The world was to me a secret which I desired to divine
If we want to learn to live in the Anthropocene, we must first learn how to die.
Roy Scranton
Mary Shelley’s Modern Prometheus is an early product of the modern Western world. In the novel, Victor Frankenstein is a doctor who represents and almost foreshadows the romantic disillusionment with the established order, especially with the high ideal that society could be transformed by individual effort.
Emir Šehanović has presented us with his own puzzle.
His latest commision engages with the phenomena that belongs to the human now – the present geological epoch of the Anthropocene in which the Earth’s ecosystems and biodiversity are being slowly disrupted by human intervention. He sees the Anthropocene primarily as a sensorial phenomenon – the experience of living in a progressively diminished and toxic world. Emir’s objects portend a world that is increasingly hostile to human frailty. The show’s convoluted materiality looks as though these objects are destined for some future museum. Plastic storage tubs filled with dry ice and ultrasound contact gel contain various organically shaped specimens with their mysterious, alien functions. Placing focus on brightly illuminated polymeric pillow fillings wrapped in polyester with digitally printed patterns, hanging from a dreary looking hospital rack, the gallery space suddenly rings something strange, suggesting a future anthropological museum devoted to the fragile remains of this outgoing human culture.
The basis for all our experience and knowledge is the medium through which we can have connection with the world that we call reality. The sensual, the haptic, the intimate reception of the referenced realities provide a ground for our subjective understructure, for being able to experience the world as objective and independent from our actions of addressing and comprehension. The way world appears, among all its symbolic representations, corresponds to things and relationships in the real world. Fictions, on the other hand, are works that present us with unreal stories and situations. And yet, these fictions – novels, songs, pictures, theories, and so on – are, themselves, actual things in the world. They are processes, performances, and objects too. They portray unrealities, but as such, they are real.

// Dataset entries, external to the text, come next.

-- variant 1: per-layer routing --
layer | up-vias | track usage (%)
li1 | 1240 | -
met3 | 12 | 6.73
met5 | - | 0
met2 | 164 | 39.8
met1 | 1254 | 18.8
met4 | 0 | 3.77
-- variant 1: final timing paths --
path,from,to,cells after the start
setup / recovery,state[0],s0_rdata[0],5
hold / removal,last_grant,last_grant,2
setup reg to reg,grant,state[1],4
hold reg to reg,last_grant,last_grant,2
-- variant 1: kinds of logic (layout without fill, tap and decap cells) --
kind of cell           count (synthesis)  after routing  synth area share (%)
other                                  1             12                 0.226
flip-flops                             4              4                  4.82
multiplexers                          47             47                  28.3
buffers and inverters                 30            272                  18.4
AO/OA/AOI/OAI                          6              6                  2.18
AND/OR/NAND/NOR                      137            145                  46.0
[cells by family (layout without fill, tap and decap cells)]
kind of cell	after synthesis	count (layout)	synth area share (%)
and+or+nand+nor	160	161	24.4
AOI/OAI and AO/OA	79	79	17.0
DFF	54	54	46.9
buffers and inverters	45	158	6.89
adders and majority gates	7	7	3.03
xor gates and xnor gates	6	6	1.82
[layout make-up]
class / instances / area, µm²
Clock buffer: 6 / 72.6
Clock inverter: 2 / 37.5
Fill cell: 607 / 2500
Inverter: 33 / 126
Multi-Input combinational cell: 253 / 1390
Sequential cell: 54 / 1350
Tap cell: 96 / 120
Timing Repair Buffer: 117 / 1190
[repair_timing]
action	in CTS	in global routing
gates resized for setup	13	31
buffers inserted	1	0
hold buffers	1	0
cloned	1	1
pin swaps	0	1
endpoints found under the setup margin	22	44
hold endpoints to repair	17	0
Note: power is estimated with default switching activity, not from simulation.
**src/rtl/tm1638_pkg.sv**
```systemverilog
`default_nettype none
// ============================================================================
// Module      : tm1638_pkg
// Description : Shared constants for the TM1638 display driver: the three
//               command bytes, transaction identifiers, per-transaction last
//               bit indices and the controller state encoding.
// Revision    : 1.0 - initial release
// ============================================================================
package tm1638_pkg;

    // Command bytes
    localparam logic [7:0] c_CMD_MODE = 8'h40;  // write data, auto-increment address
    localparam logic [7:0] c_CMD_ADDR = 8'hC0;  // set start address 0
    localparam logic [7:0] c_CMD_DISP = 8'h88;  // display on; low 3 bits = brightness

    // Transactions within one frame
    typedef logic [1:0] txn_t;
    localparam txn_t c_TXN_MODE = 2'd0;
    localparam txn_t c_TXN_ADDR = 2'd1;
    localparam txn_t c_TXN_DISP = 2'd2;

    // Last bit index of a transaction: address command plus 16 data bytes
    // form one 136-bit burst, the other two are single bytes.
    localparam logic [7:0] c_ADDR_LAST_BIT = 8'd135;
    localparam logic [7:0] c_CMD_LAST_BIT  = 8'd7;

    // Controller state encoding
    typedef logic [2:0] state_t;
    localparam state_t S_IDLE   = 3'd0;
    localparam state_t S_START  = 3'd1;
    localparam state_t S_BIT_LO = 3'd2;
    localparam state_t S_BIT_HI = 3'd3;
    localparam state_t S_GAP    = 3'd4;
    localparam state_t S_DONE   = 3'd5;

endpackage
`default_nettype wire

```
**src/rtl/hex_to_7seg.sv**
```systemverilog
`default_nettype none
// ============================================================================
// Module      : hex_to_7seg
// Description : Combinational hex nibble to 7-segment code.
//               bit0 = a ... bit6 = g, bit7 (dp) always 0.
// Ports       : i_nibble [3:0] - hex digit in
//               o_seg    [7:0] - segment pattern out
// Revision    : 1.0 - initial release
// ============================================================================
module hex_to_7seg (
    input  logic [3:0] i_nibble,
    output logic [7:0] o_seg
);

    always_comb begin
        o_seg = 8'h00;
        case (i_nibble)
            4'h0: o_seg = 8'h3F;
            4'h1: o_seg = 8'h06;
            4'h2: o_seg = 8'h5B;
            4'h3: o_seg = 8'h4F;
            4'h4: o_seg = 8'h66;
            4'h5: o_seg = 8'h6D;
            4'h6: o_seg = 8'h7D;
            4'h7: o_seg = 8'h07;
            4'h8: o_seg = 8'h7F;
            4'h9: o_seg = 8'h6F;
            4'hA: o_seg = 8'h77;
            4'hB: o_seg = 8'h7C;
            4'hC: o_seg = 8'h39;
            4'hD: o_seg = 8'h5E;
            4'hE: o_seg = 8'h79;
            4'hF: o_seg = 8'h71;
        endcase
    end

endmodule
`default_nettype wire

```
**src/rtl/tm1638_driver.sv**
```systemverilog
`default_nettype none
// ============================================================================
// Module      : tm1638_driver
// Description : Refreshes a TM1638 board (8 hex digits + 8 LEDs) with frames
//               of three serial transactions: mode command, address command
//               plus 16 data bytes, display command. Write-only bus.
// Ports       : clk, rst            - system clock, sync active-high reset
//               enable              - keep sending frames back-to-back
//               data[31:0]          - 8 hex digits, [31:28] leftmost
//               leds[7:0]           - discrete LEDs, [7] leftmost
//               brightness[2:0]     - display pulse width
//               tm_stb/tm_clk/tm_dio- TM1638 bus (all registered)
//               busy, frame_done    - frame status
// Revision    : 1.0 - initial release
// ============================================================================
module tm1638_driver
    import tm1638_pkg::*;
#(
    parameter int CLK_DIV = 50
) (
    input  logic        clk,
    input  logic        rst,
    input  logic        enable,
    input  logic [31:0] data,
    input  logic [7:0]  leds,
    input  logic [2:0]  brightness,
    output logic        tm_stb,
    output logic        tm_clk,
    output logic        tm_dio,
    output logic        busy,
    output logic        frame_done
);

    localparam logic [7:0] c_DIV_LAST = 8'(CLK_DIV - 1);

    state_t      r_state, w_state_nxt;
    logic [7:0]  r_div, w_div_nxt;
    logic [7:0]  r_bit, w_bit_nxt;
    txn_t        r_txn, w_txn_nxt;
    logic [31:0] r_data;
    logic [7:0]  r_leds;
    logic [2:0]  r_bright;
    logic        r_stb, r_clk, r_dio, r_busy, r_done;
    logic        w_capture, w_tick, w_last_bit, w_in_txn, w_dio_nxt;
    logic [4:0]  w_idx;
    logic [7:0]  w_byte;
    logic [7:0]  w_seg [0:7];
    logic [7:0]  w_mux [0:16];

    // Address burst byte table: entry 0 is the address command, then
    // alternating digit segment code / LED byte, leftmost digit first.
    assign w_mux[0] = c_CMD_ADDR;
    for (genvar gi = 0; gi < 8; gi++) begin : g_digits
        hex_to_7seg u_seg (
            .i_nibble (r_data[31-4*gi -: 4]),
            .o_seg    (w_seg[gi])
        );
        assign w_mux[2*gi+1] = w_seg[gi];
        assign w_mux[2*gi+2] = {7'b0, r_leds[7-gi]};
    end

    assign w_tick     = (r_div == c_DIV_LAST);
    assign w_last_bit = (r_bit == ((r_txn == c_TXN_ADDR) ? c_ADDR_LAST_BIT : c_CMD_LAST_BIT));

    // Next-state logic. The divider runs only in timed states and reloads
    // to 0 on its terminal count; every other path leaves it at 0.
    always_comb begin
        w_state_nxt = r_state;
        w_div_nxt   = 8'd0;
        w_bit_nxt   = r_bit;
        w_txn_nxt   = r_txn;
        w_capture   = 1'b0;
        case (r_state)
            S_IDLE: begin
                if (enable) begin
                    w_state_nxt = S_START;
                    w_capture   = 1'b1;
                    w_bit_nxt   = 8'd0;
                    w_txn_nxt   = c_TXN_MODE;
                end
            end
            S_START: begin
                if (w_tick) w_state_nxt = S_BIT_LO;
                else        w_div_nxt   = r_div + 8'd1;
            end
            S_BIT_LO: begin
                if (w_tick) w_state_nxt = S_BIT_HI;
                else        w_div_nxt   = r_div + 8'd1;
            end
            S_BIT_HI: begin
                if (w_tick) begin
                    if (w_last_bit) begin
                        w_state_nxt = S_GAP;
                    end else begin
                        w_state_nxt = S_BIT_LO;
                        w_bit_nxt   = r_bit + 8'd1;
                    end
                end else begin
                    w_div_nxt = r_div + 8'd1;
                end
            end
            S_GAP: begin
                if (w_tick) begin
                    if (r_txn == c_TXN_DISP) begin
                        w_state_nxt = S_DONE;
                    end else begin
                        w_state_nxt = S_START;
                        w_txn_nxt   = r_txn + 2'd1;
                        w_bit_nxt   = 8'd0;
                    end
                end else begin
                    w_div_nxt = r_div + 8'd1;
                end
            end
            S_DONE:  w_state_nxt = S_IDLE;
            default: w_state_nxt = S_IDLE;
        endcase
    end

    // Byte carrying the bit about to go out; looked up with the next bit
    // index so tm_dio is registered on the same edge tm_clk falls.
    always_comb begin
        w_byte = 8'h00;
        w_idx  = w_bit_nxt[7:3];
        case (r_txn)
            c_TXN_MODE: w_byte = c_CMD_MODE;
            c_TXN_ADDR: w_byte = (w_idx > 5'd16) ? 8'h00 : w_mux[w_idx];
            default:    w_byte = c_CMD_DISP | {5'b0, r_bright};
        endcase
    end

    assign w_in_txn  = (w_state_nxt == S_START) || (w_state_nxt == S_BIT_LO) ||
                       (w_state_nxt == S_BIT_HI);
    assign w_dio_nxt = ((w_state_nxt == S_BIT_LO) && (r_state != S_BIT_LO)) ?
                       w_byte[w_bit_nxt[2:0]] : r_dio;

    always_ff @(posedge clk) begin
        if (rst) begin
            r_state  <= S_IDLE;
            r_div    <= 8'd0;
            r_bit    <= 8'd0;
            r_txn    <= c_TXN_MODE;
            r_data   <= 32'd0;
            r_leds   <= 8'd0;
            r_bright <= 3'd0;
            r_stb    <= 1'b1;
            r_clk    <= 1'b1;
            r_dio    <= 1'b1;
            r_busy   <= 1'b0;
            r_done   <= 1'b0;
        end else begin
            r_state <= w_state_nxt;
            r_div   <= w_div_nxt;
            r_bit   <= w_bit_nxt;
            r_txn   <= w_txn_nxt;
            if (w_capture) begin
                r_data   <= data;
                r_leds   <= leds;
                r_bright <= brightness;
            end
            r_stb  <= ~w_in_txn;
            r_clk  <= (w_state_nxt != S_BIT_LO);
            r_dio  <= w_dio_nxt;
            r_busy <= (w_state_nxt != S_IDLE);
            r_done <= (w_state_nxt == S_DONE);
        end
    end

    assign tm_stb     = r_stb;
    assign tm_clk     = r_clk;
    assign tm_dio     = r_dio;
    assign busy       = r_busy;
    assign frame_done = r_done;

endmodule
`default_nettype wire

```
**config.mk**
```make
export PLATFORM = sky130hd
export DESIGN_NAME = tm1638_driver
export DESIGN_NICKNAME = d
export VERILOG_FILES = /design/src/rtl/tm1638_pkg.sv /design/src/rtl/hex_to_7seg.sv /design/src/rtl/tm1638_driver.sv
export SDC_FILE = /design/constraint.sdc
export NUM_CORES = 1
export LEC_CHECK = 0
export BUFFER_PORTS_ARGS = -buffer_cell sky130_fd_sc_hd__buf_2
export CAP_MARGIN = 30
export CORE_ASPECT_RATIO = 1.4
export CORE_MARGIN = 10
export CORE_UTILIZATION = 55
export DETAILED_ROUTE_END_ITERATION = 12
export GPL_TIMING_DRIVEN = 0
export PLACE_DENSITY_LB_ADDON = 0.15
export SLEW_MARGIN = 40
export SYNTH_ARGS = -nofsm -noshare
export SYNTH_HDL_FRONTEND = slang
export SYNTH_SLANG_ARGS = --single-unit
```
**constraint.sdc**
```tcl
create_clock -name clk -period 3.05 [get_ports clk]
set_input_delay 0.1525 -clock clk [delete_from_list [all_inputs] [get_ports clk]]
set_output_delay 0.1525 -clock clk [all_outputs]
set_load 0.02 [all_outputs]
```
# After elaboration in Yosys (flattened, before gate mapping)
# Memory sizes are Yosys's and may differ from the RTL's. A register that Yosys moved wholly into a read port is not among the register bits.
# Cells that the tools add are included.
[word_totals]
wordCells = 100
mem_bits_ro = 896
output_inout_bits = 5
mem_count = 8
ff_bits = 69
input_bits = 46
[classes]
n_eq_ne = 17
addsub = 3
n_mux = 44
n_lt_le_gt_ge = 3
bitwise_logic = 3
reduce_logical = 10
[mem_list]
columns = ["memory", "words", "width", "rd", "rd_ports_with_merged_regs", "wr", "line_no", "source"]
rows = [
  ["(name not given)", 16, 7, 1, 1, 0, "hex_to_7seg.sv:17", "case (i_nibble)"],
  ["(name not given)", 16, 7, 1, 1, 0, "hex_to_7seg.sv:17", ""],
  ["(name not given)", 16, 7, 1, 1, 0, "hex_to_7seg.sv:17", ""],
  ["(name not given)", 16, 7, 1, 1, 0, "hex_to_7seg.sv:17", ""],
  ["(name not given)", 16, 7, 1, 1, 0, "hex_to_7seg.sv:17", ""],
  ["(name not given)", 16, 7, 1, 1, 0, "hex_to_7seg.sv:17", ""],
  ["+2 memories", "-", "-", "-", "-", "-", "-", ""],
]
[ops]
columns = ["cell", "n"]
rows = [
  ["$mux W8", 9],
  ["$mux W4", 16],
  ["$bmux W8 S5", 1],
  ["$pmux W8 S3", 1],
  ["$mux W3", 7],
  ["$add A8 B1 Y8 const B", 2],
  ["$pmux W8 S2", 1],
  ["$pmux W3 S5", 1],
  ["$eq A3 B2 Y1 const B", 4],
  ["$eq A8 B6 Y1 const B", 1],
  ["$eq A8 B8 Y1", 1],
  ["$eq A3 B1 Y1 const B", 2],
  ["$eq A3 B3 Y1 const B", 2],
  ["$ge A6 B6 Y1 const B", 1],
  ["$mux W2", 3],
  ["$ne A2 B2 Y1 const B", 3],
  ["$ne A3 B2 Y1 const B", 2],
  ["$not A5 Y6", 1],
  ["$gt A5 B5 Y1 const B", 1],
  ["$lt A3 B4 Y1 const B", 1],
  ["$pmux W2 S2", 1],
  ["$reduce_and A4 Y1", 1],
  ["$reduce_or A4 Y1", 1],
  ["$bmux W1 S3", 1],
  ["12 further kinds", 16],
]

# Depth between registers and ports, before layout
[depth]
ltp_word = 14
depth_mapped = 15

# Modules after synthesis
# A second synthesis with hierarchy kept.
[unflattened]
cells_unflattened = 744
hier_area_um2 = 6033.3
[modules_own_cells]
columns = ["mod", "n_inst", "area_per_inst_um2", "cells_per_inst"]
rows = [
  ["tm1638_driver", 1, 3638.5, 464],
  ["hex_to_7seg at g_digits[0].u_seg ...", 4, 299.0, 35],
  ["hex_to_7seg at g_digits[1].u_seg ...", 3, 301.5, 35],
  ["hex_to_7seg at g_digits[3].u_seg", 1, 294.0, 35],
]

# Worst setup path before layout
# No wires, ideal clock.
[synth_path]
path_kind = "register to register"
from = "reg r_state[1]"
to = "reg g_digits[3].u_seg.o_seg[3] (netlist name)"
required_time_ps = 2992
setup_slack_ps = -51
n_path_buf = 3
path_stages_with_launch = 14
t_arrival_ps = 3043
path_cell_list = "dfxtp_1 > buf_2 > nor2_1 > inv_1 > nor3b_1 > buf_2 > buf_1 > nand2_1 > a21oi_1 > inv_1 > ha_1 > inv_1 > mux4_2 > inv_1"
[synth_via]
elab_chain_cells = 4
[synth_rtl]
columns = ["element", "line_no", "source"]
rows = [
  ["start, declared", "tm1638_driver.sv:36", "state_t r_state, w_state_nxt;"],
  ["start signal, assigned", "tm1638_driver.sv:152", "r_state <= w_state_nxt;"],
  ["$logic_not A3 Y1", "tm1638_driver.sv:73", "case (r_state)"],
  ["$mux W1", "tm1638_driver.sv:73", ""],
  ["$mux W4 (no line) (2 in series)", "-", ""],
]
# No other way between the ends.
# A chain may end at the register's enable or synchronous reset.

# Worst setup path in the final report
[layout_path]
from = "reg r_div[1]"
to = "reg r_dio, in the netlist tm_dio"
[layout_via]
elab_chain_cells = 11
[layout_rtl]
columns = ["element", "line_no", "source"]
rows = [
  ["start, declared", "tm1638_driver.sv:37", "logic [7:0] r_div, w_div_nxt;"],
  ["start signal, assigned", "tm1638_driver.sv:153", "r_div <= w_div_nxt;"],
  ["$eq A8 B6 Y1 *", "tm1638_driver.sv:62", "assign w_tick = (r_div == c_DIV_LAST);"],
  ["$mux W8, on equally long branches", "tm1638_driver.sv:103, tm1638_driver.sv:91", ""],
  ["$pmux W8 S3", "tm1638_driver.sv:73", ""],
  ["$not A5 Y6 (implied by the code)", "tm1638_driver.sv:127", "c_TXN_ADDR: w_byte = (w_idx > 5'd16) ? 8'h00 : w_mux[w_idx];"],
  ["$bmux W8 S5", "tm1638_driver.sv:127", ""],
  ["$mux W8 (implied by the code) (2 in series)", "tm1638_driver.sv:127", ""],
  ["$mux W8", "tm1638_driver.sv:127", ""],
  ["$pmux W8 S2", "tm1638_driver.sv:125", "case (r_txn)"],
  ["$bmux W1 S3", "tm1638_driver.sv:135", "w_byte[w_bit_nxt[2:0]] : r_dio;"],
  ["$mux W1 (implied by the code)", "tm1638_driver.sv:135", ""],
  ["end signal, assigned", "tm1638_driver.sv:163", "r_dio <= w_dio_nxt;"],
  ["end, declared", "tm1638_driver.sv:43", "logic r_stb, r_clk, r_dio, r_busy, r_done;"],
]
# Mark *: on every way between the ends. The rest lies on a longest branch, timed or not. The select of a mux whose other input is x is not followed.

==> flow_metrics.py <==
metrics = {
    "sta": {
        "worst_slack_ns": 0.0126,
        "skew_ns": 0.00910,
        "finalSetupTns_ns": 0,
        "fmax_mhz": 329,
        "tightestPinTransition_ns": 0.968,
        "rsz0062_at_grt": "yes",
        "setup_viol": 0,
        "fin_crit_sh_pct": 99.6,
        "slew_viol_final": 0,
        "fin_crit_ns": 3.04,
        "finalHoldViolCount": 0,
        "max_slew_margin_pct": 35.5,
    },
    "setup_path": {
        "startpoint_type": "flop",
        "cp_top_family": "simple AND/OR/NAND/NOR gates",
        "crit_slowest_cell": "nor3b_2",
        "cp.required_ns": 3.35,
        "crit_fanout": 10,
        "cp_cell_sequence": "inv_2 > ha_4 > nor3b_2 > nand2_2 > nor3_4 > o22ai_4 > buf_4 > a21oi_1 > a32oi_2 > mux2_4 > o2111ai_4 > a41oi_2 > o21a_1",
        "crit_path_end_kind": "flop",
        "criticalPathCategory": "flop to flop",
        "cpPeakStageDelay_ns": 0.37,
        "critPathBufInv": 2,
        "cp.arrival_ns": 3.33,
    },
    "place": {
        "place_hpwl_mm": 14.5,
        "io_buffers": 49,
        "dp.cells": 1057,
        "place_ws_ns": -1.35,
        "gp_congestion": 0.907,
    },
    "grt": {
        "grtUsageTotal_pct": 21.8,
        "grt_pass1_vias": 6230,
        "grt_overflow": 0,
        "grt_max_degree": 17,
        "antenna_found_initial": 0,
        "grt_pass1_wl_mm": 30.7,
    },
    "pwr": {
        "p_sw_share_pct": 24.3,
        "internal_power_w": 0.00342,
        "clkPwrFrac_pct": 47.3,
        "vdd_ir_drop_max_mv": 0.379,
        "power_frac_comb_pct": 12.7,
        "p_seq_share_pct": 40.0,
        "p_switching_w": 0.00110,
        "p_per_area_mw_per_mm2": 524,
        "p_leak_nw": 3.65,
    },
    "yosys": {
        "yosysSeqAreaShare_pct": 36.0,
        "ys.flop_type": "dfxtp_1",
        "ys.warnings.count": 0,
        "synth.avg_cell_area_sq_um": 8.11,
        "syn_inst": 858,
        "ys_ff_latch": 125,
        "syn_nets": 966,
        "ys_types": 75,
        "syn_area_sq_mm": 0.00696,
        "synth_edf_count": 0,
        "synthArstFlopShare_pct": 0,
    },
    "clocking": {
        "htreeDepth": 4,
        "cts_buffers": 17,
        "cts_tree": "yes",
        "cts_root_buffer": "clkbuf_16",
        "clockBufferDepth": 2,
        "clk_transition_reported_paths_ns": 0.05,
        "clkSinkCount": 125,
        "clk_latency_ns": 0.41,
    },
    "die": {
        "std_cell_rows": 48,
        "core_sq_mm": 0.0124,
        "ios": 51,
        "dieWidth_um": 115,
        "start_util_pct": 56.2,
        "die_h_um": 153,
        "die_area_sq_mm": 0.0176,
    },
    "finish": {
        "drive_above_1_share_pct": 19.1,
        "area.growth.synth_to_final_pct": 24.1,
        "layout.cells.most_common": "nand2_1",
        "nNetsFinal": 1052,
        "antenna-diode-count": 0,
        "layout_common_cells": "181 x nand2_1, 123 x dfxtp_1, 82 x a21oi_1, 63 x nor2_1, 60 x ha_1",
        "fin_cells": 1105,
    },
    "detailed_routing": {
        "ant_nets": 0,
        "drt-total-wl_mm": 19.8,
        "dr.pass1.iters": 8,
        "vias_per_cell": 5.83,
        "drc": 0,
        "routedWlPerCell_um": 17.9,
        "drtIter0Drc": 469,
        "vias": 6439,
    },
    "job": {
        "cap_violations": 0,
    },
    "hold_path": {
        "min_path_type": "primary input to flop",
    },
    "run_status": {
        "outcome": "complete, no violations",
    },
}
timing repair:
action / 4_1_cts / 5_1_grt
cloned: 0 / 1
hold endpoints to repair: 9 / 0
pin swaps: 6 / 15
setup buffers: 7 / 4
resized for setup: 37 / 63
hold buffers: 9 / 0
endpoints found under the setup margin: 74 / 26
through the flow:
step	area [sq um]	total power [W]	utilization, %	hold slack [ns]
3_5_place_dp	7400	0.00236	59.8	0.402
6_report	8630	0.00452	69.8	0.00850
2_1_floorplan	6960	0.00218	-	0.288
3_3_place_gp	7400	0.00234	59.8	0.394
4_1_cts	8280	0.00450	66.9	0.00241
5_1_grt	8630	0.00468	69.8	0.0144
worst paths after layout:
check / from / end / slack (ns) / cells past startpoint
worst max-delay path: r_div[1]$_SDFF_PP0_ / tm_dio$_SDFFE_PP1P_ / 0.01 / 13
worst max register to register: r_div[1]$_SDFF_PP0_ / tm_dio$_SDFFE_PP1P_ / 0.01 / 13
worst min register to register: r_leds[0]$_SDFFE_PP0P_ / r_leds[0]$_SDFFE_PP0P_ / 0.47 / 2
worst min-delay path: brightness[2] / r_bright[2]$_SDFFE_PP0P_ / 0.008 / 3
Yosys cell counts (all sizes together) (3+ instances only):
library cell	number	area, sq um
nand4	3	18.8
nor4	4	31.3
and3	3	20.0
mux4	4	90.1
buf	22	141
a21oi	98	494
nor2b	4	25.0
nor3b	5	47.5
a211oi	5	37.5
nor2	66	248
ha	62	776
xor2	3	26.3
xnor2	6	52.6
and2	14	87.6
a21o	6	45.0
nand3	23	128
a32oi	3	26.3
clkbuf	18	68.8
o2111ai	3	26.3
o31a	3	26.3
inv	49	184
mux2	3	37.5
a221oi	13	120
dfxtp	125	2500
o211ai	3	22.5
o31ai	5	42.5
nand2	184	691
mux2i	22	233
nand3b	4	33.8
nor3	17	96.4
a22oi	16	120
a31oi	7	43.8
o21ai	23	123
layout make-up:
type                       instances  area (sq um)
timing repair buffer              70           443
fill                            1001          3740
inverter                          51           191
clock inverter                     6           133
sequential                       125          2500
clock buffer                      24           492
multi-input combinational        642          4430
tap                              150           188
buffer                            37           253
sequential cells by signal (all words and copies together) (netlist names):
name,flops
g_digits.u_seg.o_seg,56
r_data,32
r_bit,8
r_div,8
r_leds,8
r_bright,3
r_state,3
r_txn,2
busy,1
frame_done,1
tm_clk,1
tm_dio,1
tm_stb,1
logic make-up after synthesis:
family                     share of synthesized area [%]
and+or+nand+nor                                     22.0
AOI/OAI and AO/OA                                   18.8
DFF                                                 36.0
buffers and inverters                               5.77
adders and majority gates                           11.1
muxes                                               5.18
xor gates and xnor gates                            1.13
per-layer routing:
layer	vias up	track usage, %	wire, um
li1	3125	-	-
met1	3048	23.1	7610
met2	203	38.1	10400
met3	63	4.27	875
met4	0	13.0	956
met5	-	0	0
power by group through the flow:
stage                     Combinational, W  Clock (W)  Sequential [W]
after floorplan                   0.000362          0         0.00182
after global placement            0.000500          0         0.00184
after detailed placement          0.000518          0         0.00184
after CTS                         0.000547    0.00214         0.00181
after global routing              0.000639    0.00222         0.00182
final                             0.000575    0.00214         0.00181
worst reg2reg max path: stages, from the launching register on:
cell and delay, ns:
dfxtp_2 0.33, inv_2 0.06, ha_4 0.12, nor3b_2 0.37
nand2_2 0.26, nor3_4 0.35, o22ai_4 0.13, buf_4 0.21
a21oi_1 0.20, a32oi_2 0.10, mux2_4 0.31, o2111ai_4 0.21
a41oi_2 0.14, o21a_1 0.13
Note: power is estimated with default switching activity, not from simulation.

Emir Šehanović is very interested in today’s world that has gone to pieces as the literal sediment of human activity. He is interested in bringing objects to an (after)life, or to the point in which they start to resemble life. Many works in this show are created from parts of different bodies, different types of hybrids of us and our image. Maintaining that the body is fundamentally plastic and that corporeal identity is constituted by a conspiracy of sensations, he pursues the question of how the body fits, or fails to fit into its aesthetic environments.
At the end, it is not entirely clear where we have ended up, but looking back over a landscape entirely made of Emir’s own artistic invention, it’s a hell of a view.